In this study, we isolated 179 bacterial strains using benzene, phenol, ethylbenzene, aniline, cumene, toluene as growth substrate from TCE contaminated soils and wastewaters. All the 179 strains were screened for TCE (30 mg/L) removal (growth substrate 0.2 g/L, $30^{\circ}C$, pH 7, cell biomass 1.0 g/L (w/v)) under aerobic condition for 21 days. EK2 strain using aniline showed the highest removal efficiency (74.4%) for TCE degradation. This strain was identified as Delftia acidovorans as the results of API kit, 16S rDNA sequence and fatty acid assay. In the batch culture, D. acidovorans EK2 showed the bio-degradation for TCE in the various TCE concentration (10 mg/L to 200 mg/L). However, D. acidovorans EK2 did not show the bio-degradation in the TCE 250 mg/L. D. acidovorans EK2 also show the removal efficiency (99.9%) for 12 days in the low concentration (1.0 mg/L).
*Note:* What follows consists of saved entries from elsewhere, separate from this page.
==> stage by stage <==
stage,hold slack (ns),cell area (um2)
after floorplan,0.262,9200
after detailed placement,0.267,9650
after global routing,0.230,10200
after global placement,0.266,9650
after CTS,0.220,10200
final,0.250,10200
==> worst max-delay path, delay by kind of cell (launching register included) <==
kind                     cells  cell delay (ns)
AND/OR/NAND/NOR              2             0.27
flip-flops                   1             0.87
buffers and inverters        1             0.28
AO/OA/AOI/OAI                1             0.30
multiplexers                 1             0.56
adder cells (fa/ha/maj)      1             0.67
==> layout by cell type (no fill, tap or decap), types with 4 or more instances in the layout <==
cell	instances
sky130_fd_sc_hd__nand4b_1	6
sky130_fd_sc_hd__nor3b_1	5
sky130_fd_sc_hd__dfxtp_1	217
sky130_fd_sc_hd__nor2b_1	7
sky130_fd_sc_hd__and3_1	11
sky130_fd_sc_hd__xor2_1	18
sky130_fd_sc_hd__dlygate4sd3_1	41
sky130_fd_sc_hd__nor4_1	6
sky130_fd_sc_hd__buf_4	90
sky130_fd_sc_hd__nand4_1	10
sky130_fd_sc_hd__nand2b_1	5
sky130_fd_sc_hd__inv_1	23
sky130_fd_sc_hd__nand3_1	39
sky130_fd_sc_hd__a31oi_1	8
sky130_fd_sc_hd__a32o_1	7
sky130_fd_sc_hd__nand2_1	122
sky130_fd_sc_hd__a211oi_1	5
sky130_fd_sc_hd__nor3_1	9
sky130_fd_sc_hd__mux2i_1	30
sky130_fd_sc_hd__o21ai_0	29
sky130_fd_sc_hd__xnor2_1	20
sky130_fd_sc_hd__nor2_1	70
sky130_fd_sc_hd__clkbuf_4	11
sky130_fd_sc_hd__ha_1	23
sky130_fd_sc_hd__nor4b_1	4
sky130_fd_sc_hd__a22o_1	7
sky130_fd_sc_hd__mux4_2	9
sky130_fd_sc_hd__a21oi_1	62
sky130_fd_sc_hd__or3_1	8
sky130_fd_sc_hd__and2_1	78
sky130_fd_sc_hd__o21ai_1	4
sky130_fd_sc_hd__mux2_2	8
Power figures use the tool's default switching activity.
Optimal conditions to degrade TCE 200 mg/L were cell biomass 1.0 g/L (w/v), aniline 0.5 g/L, pH 7 and $30^{\circ}C$. Removal efficiency and removal rate by D. acidovorans EK2 strain was 71.0% and 94.7 nmol/h for 21 days under optimal conditions. Conclusion, we expect that D. acidovorans EK2 may contribute on the biological treatment in the contaminated soil or industrio us wastewater.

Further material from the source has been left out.